76. Il dialogo della salvezza non si commisurò ai meriti di coloro a cui era rivolto, e nemmeno ai risultati che avrebbe conseguito o che sarebbero mancati; non hanno bisogno del medico i sani: (49) anche il nostro dev’essere senza limiti e senza calcoli. […]
78. Il dialogo della salvezza fu reso possibile a tutti; a tutti senza discriminazione alcuna destinato;(53) il nostro parimenti dev’essere potenzialmente universale, cattolico cioè e capace di annodarsi con ognuno, salvo che l’uomo assolutamente non lo respinga o insinceramente finga di accoglierlo.
2. La problematicità dei rapporti tra Chiesa e mondo
Ma per quanto limpida e lineare questa prospettiva potesse apparire, essa in realtà si increspava – e forse si agitava – subito in un mare di problemi.
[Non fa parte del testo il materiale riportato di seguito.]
### src/rtl/seg_pkg.sv
// seg_pkg: active-high glyph constants (bit0 = a .. bit6 = g), nibble decoder
// and scan-index width helper shared by seven_segment_scanner and its timer.
package seg_pkg;
    localparam logic [6:0] SEG_0 = 7'h3F;
    localparam logic [6:0] SEG_1 = 7'h06;
    localparam logic [6:0] SEG_2 = 7'h5B;
    localparam logic [6:0] SEG_3 = 7'h4F;
    localparam logic [6:0] SEG_4 = 7'h66;
    localparam logic [6:0] SEG_5 = 7'h6D;
    localparam logic [6:0] SEG_6 = 7'h7D;
    localparam logic [6:0] SEG_7 = 7'h07;
    localparam logic [6:0] SEG_8 = 7'h7F;
    localparam logic [6:0] SEG_9 = 7'h6F;
    localparam logic [6:0] SEG_A = 7'h77;
    localparam logic [6:0] SEG_B = 7'h7C;
    localparam logic [6:0] SEG_C = 7'h39;
    localparam logic [6:0] SEG_D = 7'h5E;
    localparam logic [6:0] SEG_E = 7'h79;
    localparam logic [6:0] SEG_F = 7'h71;
    localparam logic [6:0] SEG_BLANK = 7'h00;

    function automatic logic [6:0] hex_to_seg(input logic [3:0] nibble);
        case (nibble)
            4'h0: return SEG_0;
            4'h1: return SEG_1;
            4'h2: return SEG_2;
            4'h3: return SEG_3;
            4'h4: return SEG_4;
            4'h5: return SEG_5;
            4'h6: return SEG_6;
            4'h7: return SEG_7;
            4'h8: return SEG_8;
            4'h9: return SEG_9;
            4'hA: return SEG_A;
            4'hB: return SEG_B;
            4'hC: return SEG_C;
            4'hD: return SEG_D;
            4'hE: return SEG_E;
            default: return SEG_F;
        endcase
    endfunction

    function automatic int idx_width(input int n);
        return (n > 2) ? $clog2(n) : 1;
    endfunction
endpackage

### src/rtl/seg_scan_timer.sv
// seg_scan_timer: per-slot prescaler, scan index and frame-start strobe.
// idx_o/active_o/load_o are next-state values so the top can register pins with 1 clk latency.
module seg_scan_timer
    import seg_pkg::*;
#(
    parameter int NUM_DIGITS = 4,
    parameter int REFRESH_DIV = 100000,
    localparam int IW = idx_width(NUM_DIGITS)
) (
    input  logic          clk,
    input  logic          reset,
    output logic          load_o,
    output logic          active_o,
    output logic [IW-1:0] idx_o,
    output logic          frame_start_o
);
    localparam int PW = $clog2(REFRESH_DIV);

    logic [PW-1:0] presc_q, presc_d;
    logic [IW-1:0] idx_q;
    logic          active_q, tick;

    // Until the first tick the display is dark; that tick starts frame 0 at digit 0.
    always_comb begin
        tick = presc_q == PW'(REFRESH_DIV - 1);
        presc_d = tick ? '0 : presc_q + 1'b1;
        load_o = tick && (!active_q || idx_q == IW'(NUM_DIGITS - 1));
        idx_o = load_o ? '0 : tick ? idx_q + 1'b1 : idx_q;
        active_o = active_q || tick;
    end

    always_ff @(posedge clk) begin
        if (reset) begin
            presc_q <= '0;
            idx_q <= '0;
            active_q <= 1'b0;
            frame_start_o <= 1'b0;
        end else begin
            presc_q <= presc_d;
            idx_q <= idx_o;
            active_q <= active_o;
            frame_start_o <= load_o;
        end
    end
endmodule

### src/rtl/seven_segment_scanner.sv
// seven_segment_scanner: multiplexed 7-segment driver with per-frame capture, hex glyphs,
// leading-zero blanking and output polarity; define SEG_BRIGHTNESS_EN for PWM dimming via brillo.
module seven_segment_scanner
    import seg_pkg::*;
#(
    parameter int NUM_DIGITS = 4,
    parameter int REFRESH_DIV = 100000,
    parameter bit ANODE_ACTIVE_LOW = 1,
    parameter bit SEG_ACTIVE_LOW = 1,
    parameter int BRIGHT_W = 4
) (
    input  logic                    clk,
    input  logic                    reset,
    input  logic [4*NUM_DIGITS-1:0] codigo_BCD,
    input  logic [NUM_DIGITS-1:0]   dp,
    input  logic                    blank_lz,
`ifdef SEG_BRIGHTNESS_EN
    input  logic [BRIGHT_W-1:0]     brillo,
`endif
    output logic [NUM_DIGITS-1:0]   anodo,
    output logic [6:0]              catodo,
    output logic                    punto,
    output logic                    frame_start
);
    localparam int IW = idx_width(NUM_DIGITS);

    logic                    load, active, pwm_ok, allz, blank, blz_q, blz_d, pt;
    logic [IW-1:0]           idx;
    logic [4*NUM_DIGITS-1:0] code_q, code_d;
    logic [NUM_DIGITS-1:0]   dp_q, dp_d, lead_zero, an;
    logic [3:0]              nib;
    logic [6:0]              seg;

    seg_scan_timer #(
        .NUM_DIGITS(NUM_DIGITS),
        .REFRESH_DIV(REFRESH_DIV)
    ) u_timer (
        .clk(clk),
        .reset(reset),
        .load_o(load),
        .active_o(active),
        .idx_o(idx),
        .frame_start_o(frame_start)
    );

`ifdef SEG_BRIGHTNESS_EN
    logic [BRIGHT_W-1:0] pwm_q, pwm_d;
    assign pwm_d = pwm_q + 1'b1;
    assign pwm_ok = pwm_d < brillo;
    always_ff @(posedge clk) pwm_q <= reset ? '0 : pwm_d;
`else
    assign pwm_ok = BRIGHT_W > 0;
`endif

    // Decode from the shadow values being loaded this edge so frame 0 appears right after its tick.
    always_comb begin
        code_d = load ? codigo_BCD : code_q;
        dp_d = load ? dp : dp_q;
        blz_d = load ? blank_lz : blz_q;
        allz = 1'b1;
        for (int j = NUM_DIGITS - 1; j >= 0; j--) begin
            allz = allz && code_d[4*j +: 4] == 4'd0;
            lead_zero[j] = allz;
        end
        nib = code_d[4*idx +: 4];
        blank = blz_d && idx != '0 && lead_zero[idx];
        an = (active && pwm_ok) ? (NUM_DIGITS'(1) << idx) : '0;
        seg = (active && !blank) ? hex_to_seg(nib) : SEG_BLANK;
        pt = active && dp_d[idx];
    end

    always_ff @(posedge clk) begin
        if (reset) begin
            code_q <= '0;
            dp_q <= '0;
            blz_q <= 1'b0;
            anodo <= {NUM_DIGITS{ANODE_ACTIVE_LOW}};
            catodo <= {7{SEG_ACTIVE_LOW}};
            punto <= SEG_ACTIVE_LOW;
        end else begin
            code_q <= code_d;
            dp_q <= dp_d;
            blz_q <= blz_d;
            anodo <= an ^ {NUM_DIGITS{ANODE_ACTIVE_LOW}};
            catodo <= seg ^ {7{SEG_ACTIVE_LOW}};
            punto <= pt ^ SEG_ACTIVE_LOW;
        end
    end
endmodule

### config.mk
export PLATFORM = sky130hd
export DESIGN_NAME = seven_segment_scanner
export DESIGN_NICKNAME = d
export VERILOG_FILES = /design/src/rtl/seg_pkg.sv /design/src/rtl/seg_scan_timer.sv /design/src/rtl/seven_segment_scanner.sv
export SDC_FILE = /design/constraint.sdc
export NUM_CORES = 1
export LEC_CHECK = 0
export BUFFER_PORTS_ARGS = -buffer_cell sky130_fd_sc_hd__buf_2
export CORE_ASPECT_RATIO = 1.4
export CORE_MARGIN = 2
export CORE_UTILIZATION = 40
export CTS_CLUSTER_DIAMETER = 200
export DETAILED_ROUTE_END_ITERATION = 8
export SETUP_SLACK_MARGIN = 0.05
export SLEW_MARGIN = 20
export SYNTH_ARGS = -nofsm -noshare
export SYNTH_HDL_FRONTEND = slang
export SYNTH_SLANG_ARGS = --single-unit
export TNS_END_PERCENT = 10
### constraint.sdc
create_clock -name clk -period 4.6 [get_ports clk]
set_input_delay 0.69 -clock clk [delete_from_list [all_inputs] [get_ports clk]]
set_output_delay 0.69 -clock clk [all_outputs]
set_load 0.03 [all_outputs]
## Word level (Yosys, flattened, before mapping)

Memories as Yosys holds them, arrays and structs flattened.
Cells that the tools add are included.

| storage, ports and cells | value |
|---|---|
| flip-flop bits (word level) | 54 |
| memory bits (read-only) | 112 |
| bits of input ports | 23 |
| logic and storage cells | 50 |
| memories kept | 1 |

| cells by class | value |
|---|---|
| add/subtract/negate cells | 2 |
| magnitude comparators | 1 |
| equal/unequal tests | 2 |
| shift-type cells | 2 |
| multiplexer cells | 11 |
| bitwise logic cells | 3 |
| reduce and logical (&&, ||, !) cells | 18 |

Memories:

| name | depth | width | read ports | clocked after Yosys merged registers in | wr ports | RTL line | text |
|---|---|---|---|---|---|---|---|
| (name not given) | 16 | 7 | 1 | 0 | 0 | seg_pkg.sv:23 | `case (nibble)` |

Operators with widths:

| operator | count |
|---|---|
| 17-bit by 1-bit adder with 17-bit output (second input constant) | 1 |
| 17-bit equality test (second input constant) | 1 |
| 4-bit logical NOT | 4 |
| 16-bit two-way mux | 1 |
| 16-bit by 5-bit variable part select with 4-bit output | 1 |
| 1-bit logical AND | 8 |
| 4-bit two-way mux | 2 |
| 7-bit two-way mux | 1 |
| 7-bit inverter | 1 |
| 1-bit binary-select mux with 2-bit select | 2 |
| 2-bit two-way mux | 2 |
| 4-bit inverter | 1 |
| 1-bit by 2-bit left shift with 4-bit output (first input constant) | 1 |
| 2-bit by 3-bit < comparator with 1-bit output (second input constant) | 1 |
| 1-bit two-way mux | 3 |
| 2-bit by 1-bit adder with 2-bit output (second input constant) | 1 |
| 2-bit equality test (second input constant) | 1 |
| 1-bit logical NOT | 2 |
| 1-bit logical OR | 2 |
| 2-bit nonzero test | 1 |
| 2-bit OR reduction | 1 |
| 1-bit inverter | 1 |

## Depth between registers and ports, before layout

Gate-level depths: netlist of the first run.

| logic depth | value |
|---|---|
| depth in word-level cells | 15 |
| gate-level depth with buffers | 13 |

## Modules after synthesis

From an unflattened synthesis of the first run, not the netlist that was laid out.

| unflattened totals | value |
|---|---|
| cell total of the unflattened synthesis | 264 |
| area, all modules | 2802.7 sq um |

Modules (own cells, without submodules):

| module | times used | cells each | area an instance (sq um) | seq. area each (sq um) |
|---|---|---|---|---|
| seven_segment_scanner | 1 | 159 | 1711.6 | 660.6 |
| seg_scan_timer | 1 | 105 | 1091.0 | 420.4 |

## Least setup slack after synthesis of the first run

OpenSTA, ideal clock, no wires.

| timing | value |
|---|---|
| path type | register -> register |
| start point | register u_timer.presc_q[0] |
| end point | register catodo[3] |
| data arrival time | 3.061 ns |
| required time | 4.470 ns |
| path slack | 1.409 ns |
| cell stages (with the launch flop) | 14 |
| buffers on the path | 2 |
| period minus slack after synthesis | 3.191 ns |
| cells stage by stage | dfxtp_1 ha_1 and4_1 nand4_1 buf_2 buf_6 o21ai_0 a22oi_1 nor4_1 inv_1 ha_1 a21boi_0 a211oi_1 o21ai_0 |

| between the ends | value |
|---|---|
| cells in the longest elaborated chain, start to end | 14 |

RTL lines:

| what | RTL line | text |
|---|---|---|
| from (decl) | seg_scan_timer.sv:19 | `logic [PW-1:0] presc_q, presc_d;` |
| from (signal assigned) | seg_scan_timer.sv:39 | `presc_q <= presc_d;` |
| 17-bit equality test (*) | seg_scan_timer.sv:25 | `tick = presc_q == PW'(REFRESH_DIV - 1);` |
| branches (longest 11 deep; another with memory read 16 x 7 bit) | - |  |
| 7-bit two-way mux (*) | seven_segment_scanner.sv:68 | `seg = (active && !blank) ? hex_to_seg(nib) : SEG_BLANK;` |
| 7-bit inverter (no source line) (*) | - |  |
| to (signal assigned) | seven_segment_scanner.sv:78 | `catodo <= {7{SEG_ACTIVE_LOW}};` |
| to (signal assigned) | seven_segment_scanner.sv:85 | `catodo <= seg ^ {7{SEG_ACTIVE_LOW}};` |
| to (decl) | seven_segment_scanner.sv:21 | `output logic [6:0] catodo,` |

Mark *: on every way between the ends. The select of a mux whose other input is x is not followed.
A chain may end at the register's enable or synchronous reset.

## Final worst setup path of the first run

Same ends and word-level chain as after synthesis.

==> results of run 1 <==
## final cells by class
type                       instances  area, um2  area share (%)
sequential                        54       1080            36.1
inverter                           6       22.5           0.752
multi-input combinational        242       1480            49.5
clock inverter                     1       30.0            1.00
tap                               74       92.6            3.09
clock buffer                       6       82.6            2.76
timing repair buffer              39        205            6.85
## state kept, by name, indices dropped and copies added, names as in the netlist
register,count
punto,1
u_timer.presc_q,17
u_timer.active_q,1
dp_q,4
anodo,4
catodo,7
blz_q,1
code_q,16
u_timer.idx_q,2
u_timer.frame_start_o,1
## stage by stage
step | util [%] | area (um2) | setup WS (ns) | hold slack, ns
floorplan | - | 2670 | 1.41 | 0.426
global placement | 44.2 | 2880 | 0.914 | 0.440
detailed placement | 44.2 | 2880 | 0.912 | 0.448
CTS | 45.9 | 3000 | 0.879 | 0.460
global route | 45.9 | 3000 | 0.470 | 0.495
finish | 45.9 | 3000 | 0.822 | 0.459
## cells by family after synthesis
group,share of synthesized area (%)
AND/OR/NAND/NOR,27.3
AO/OA/AOI/OAI,15.6
flip-flops,40.5
buffers and inverters,3.94
XOR/XNOR,4.60
multiplexers,4.27
adder cells (fa/ha/maj),3.75
## cells in the mapped netlist, types with 2 or more instances
master	number	area share, %
sky130_fd_sc_hd__xnor2_1	3	0.99
sky130_fd_sc_hd__nand2b_1	5	1.2
sky130_fd_sc_hd__xor2_1	11	3.6
sky130_fd_sc_hd__mux2_2	3	1.3
sky130_fd_sc_hd__nand3_1	24	4.5
sky130_fd_sc_hd__a211oi_1	2	0.56
sky130_fd_sc_hd__buf_2	3	0.56
sky130_fd_sc_hd__and2_1	2	0.47
sky130_fd_sc_hd__ha_1	8	3.8
sky130_fd_sc_hd__nand2_1	36	5.1
sky130_fd_sc_hd__clkbuf_1	11	1.5
sky130_fd_sc_hd__nor3_1	6	1.1
sky130_fd_sc_hd__a21boi_0	4	1.1
sky130_fd_sc_hd__inv_1	6	0.84
sky130_fd_sc_hd__a21oi_1	24	4.5
sky130_fd_sc_hd__nand4_1	8	1.9
sky130_fd_sc_hd__o211ai_1	2	0.56
sky130_fd_sc_hd__and3_1	6	1.4
sky130_fd_sc_hd__buf_6	2	0.84
sky130_fd_sc_hd__nor2_1	36	5.1
sky130_fd_sc_hd__nor4_1	6	1.4
sky130_fd_sc_hd__or4_1	3	0.84
sky130_fd_sc_hd__mux2i_1	8	3.0
sky130_fd_sc_hd__a221o_1	2	0.75
sky130_fd_sc_hd__dfxtp_1	54	41
sky130_fd_sc_hd__o21ai_0	15	2.8
sky130_fd_sc_hd__a22oi_1	2	0.56
sky130_fd_sc_hd__o221ai_1	3	0.99
sky130_fd_sc_hd__o41a_1	3	1.3
sky130_fd_sc_hd__and4_1	2	0.66
## final timing paths
kind                                       from              endpoint  slack (ns)  depth (start not counted)
setup / recovery  u_timer.presc_q[0]$_SDFF_PP0_  catodo[3]$_SDFF_PP1_        0.82                         12
setup reg to reg  u_timer.presc_q[0]$_SDFF_PP0_  catodo[3]$_SDFF_PP1_        0.82                         12
hold reg to reg                blz_q$_SDFF_PP0_      blz_q$_SDFF_PP0_        0.46                          2
hold / removal                 blz_q$_SDFF_PP0_      blz_q$_SDFF_PP0_        0.46                          2
## power breakdown
group | leakage, nW | internal (mW) | total [mW] | switching (mW)
combinational | 0.615 | 0.00967 | 0.0218 | 0.0121
clock | 0.0573 | 0.174 | 0.325 | 0.151
sequential | 0.436 | 0.469 | 0.471 | 0.00220
total | 1.11 | 0.653 | 0.819 | 0.165
## worst max-delay path, cell delays in order, from the launching register on
cell and delay [ns]:
sky130_fd_sc_hd__dfxtp_1 0.38, sky130_fd_sc_hd__ha_1 0.23, sky130_fd_sc_hd__and4_1 0.31, sky130_fd_sc_hd__nand4_1 0.67, sky130_fd_sc_hd__or4_1 0.78, sky130_fd_sc_hd__a22oi_1 0.27
sky130_fd_sc_hd__nor4_1 0.09, sky130_fd_sc_hd__buf_4 0.17, sky130_fd_sc_hd__inv_1 0.10, sky130_fd_sc_hd__ha_1 0.19, sky130_fd_sc_hd__a21boi_0 0.25, sky130_fd_sc_hd__a211oi_1 0.09
sky130_fd_sc_hd__o21ai_0 0.16
## routing by layer
layer / track usage, % / routed length [um]
met1: 22.9 / 2750
met2: 30.5 / 3200
met3: 3.00 / 203
met4: 11.1 / 256
met5: 0 / 0
==> results list, run 1 <==
- The first routing iteration left between 150 and 200 violations.
* Element type at the critical path start: flip-flop
* Largest driver fanout on the critical path: 20
- Most frequent cells in the layout: sky130_fd_sc_hd__dfxtp_1 (54), sky130_fd_sc_hd__nand2_1 (36), sky130_fd_sc_hd__nor2_1 (36), sky130_fd_sc_hd__buf_2 (35)
* Hold Violations, Final: 0
- STA puts the critical path data arrival time at approximately 4 ns.
- From synthesis to final layout, the design area changed by 12.3%.
* First-pass detailed-route iteration total: 4
* Number of nets still failing antenna checks after routing: 0
- The floorplan step set the die width to 73.0 um.
- Of all flip-flops after synthesis, the portion carrying an async set or reset was 0%.
- Clk pin slew, worst setup/hold paths: 0.10 ns
- In the global route stage, overall resource usage came out at between 10% and 20%.
- Sequential cell area fraction in the yosys report: about 40%
* Synth Instances: around 320
* Number of pins with negative max-slew slack in the final report: 0
* Worst clock skew on the final layout: around 0.015 ns
* Fill cell instance count of the final layout: around 650
- For the pin with the worst max-slew slack, the measured transition is between 0.9 and 1 ns.
- The final route contains 2399 vias.
- Power spread over the standard cell area amounts to around 270 mW/mm2.
- The number of clock buffers added by TritonCTS is 5.
* Worst vdd rail ir drop: around 0.18 mV
* Worst-skew pair later-pin latency: between 0.3 and 0.4 ns
* Detailed-placement wirelength estimate: roughly 4800 um
- Count of yosys warnings during synthesis: 0
- Placer congestion estimate: between 0.8 and 0.9
- The library cell used most frequently in the layout, excluding fill and tap cells, is sky130_fd_sc_hd__dfxtp_1.
- Clock tree synthesis found a total of between 50 and 60 sinks.
- Once the clock tree was built, the resizer swapped 0 gates to a different size.
- Buffers added to address setup during post-CTS repair amount to 0.
* Clock period minus final worst setup slack: about 3.8 ns
- Setup violators final: 0
- Antenna diode count: 0
* Cell total after placement: a little over 400
* Initial core utilization: between 40% and 50%
* Period utilization: between 80% and 90%
- Classification of the worst setup path: reg2reg
* Buffers on Ports: 35
- Antenna violations before repair: 0
- Measured against its own limit, the worst slew margin works out to approximately two fifths.
- Floorplan die area: about 0.0073 mm2
* Aggregate global routing overflow: 0
- After the flow finishes, the layout carries non-filler instances totaling roughly 420.
- Status: finished, final reports clean
- Synth Register Bits: 54
- The first global-routing pass estimated between 10000 and 15000 um of wire.
* Hold Path Class: reg2reg
* Max Cap Viol: 0
* Achievable clock frequency: 0.265 GHz
- Wire length per cell: 15.2 um
* Buffer depth of the longest clock path: 2
- RSZ-0062 raised after global routing: no
- TritonCTS built the clock tree.
* Dominant synthesized flop cell: sky130_fd_sc_hd__dfxtp_1
- The floorplan has 35 rows.
* Number of synthesized flops with an enable pin: 0
- Post-detailed-route via-to-cell ratio: 5.68
- Of the cells placed in the final design, the portion with a size suffix greater than 1 is roughly 16%.
- Summed negative setup slack over all endpoints: 0 ns
- Vias in the first global route: between 2000 and 2500
* Post-layout power: roughly 0.82 mW
- Top-level port count: 36
- The routed design has 6410 um of wire.
- The core region is roughly 0.0065 mm2.
- Static leakage: around 1.1 nW
* Synthesized Nets: 350
* Count of different cell masters after synthesis: 49
* Residual DRC: 0
- Net count, final: 379
- Entering global routing, the biggest net connects 28 pins.
- CTS built an H-tree with a depth of 2.
* Element type at the critical path end: flip-flop
* Critical path required time: about 4.8 ns
* Hold-fix buffers, CTS: 0
- The root buffer cell chosen for the clock tree is sky130_fd_sc_hd__clkbuf_8.
* Synthesized area per cell: ~8.4 um2
* Combined area of all synthesized cells: about 0.0027 mm2
- The floorplan step set the die height to just over 100 um.
Power figures use the tool's default switching activity.
==> inputs of run 2 (changes only) <==
==> constraint.sdc (replaced) <==
create_clock -name clk -period 3.6 [get_ports clk]
set_input_delay 0.54 -clock clk [delete_from_list [all_inputs] [get_ports clk]]
set_output_delay 0.54 -clock clk [all_outputs]
set_load 0.03 [all_outputs]
==> run 2 against run 1 <==
Compared with the run above: combinational power grew 42%; largest power group unchanged; hold slack gained 0.0030 ns; die area is the same; final area grew 7.6%; highest routed layer unchanged; register-to-register slack lost 0.53 ns; cell count grew 7.8%; flip-flop and latch count is the same; clock skew shrank 0.0091 ns; critical endpoint unchanged; setup slack lost 0.53 ns; total power grew 16%; first-iteration DRC count grew 23%.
Non si poteva, cioè, prospettare un dialogo tra due interlocutori, Chiesa e mondo, quasi come due personalità reciprocamente esterne e l’una davanti all’altro. La Chiesa non era fuori dal mondo e di fronte ad esso: la Chiesa era nel mondo, soggetto protagonista del mondo umano-storico. Cioè era dentro ed era parte: quasi che il dialogo dovesse complicarsi in un coesistere di un’interlocuzione esterna e di una interna, senza poter preventivamente operare delle nette distinzioni. Ed inoltre quella parte di mondo che si potrebbe considerare fuori della Chiesa non aveva un’identità ed una storia univoche e immobili: e dunque, necessariamente, il dialogo si moltiplicava, con evidenti rischi di polverizzarsi.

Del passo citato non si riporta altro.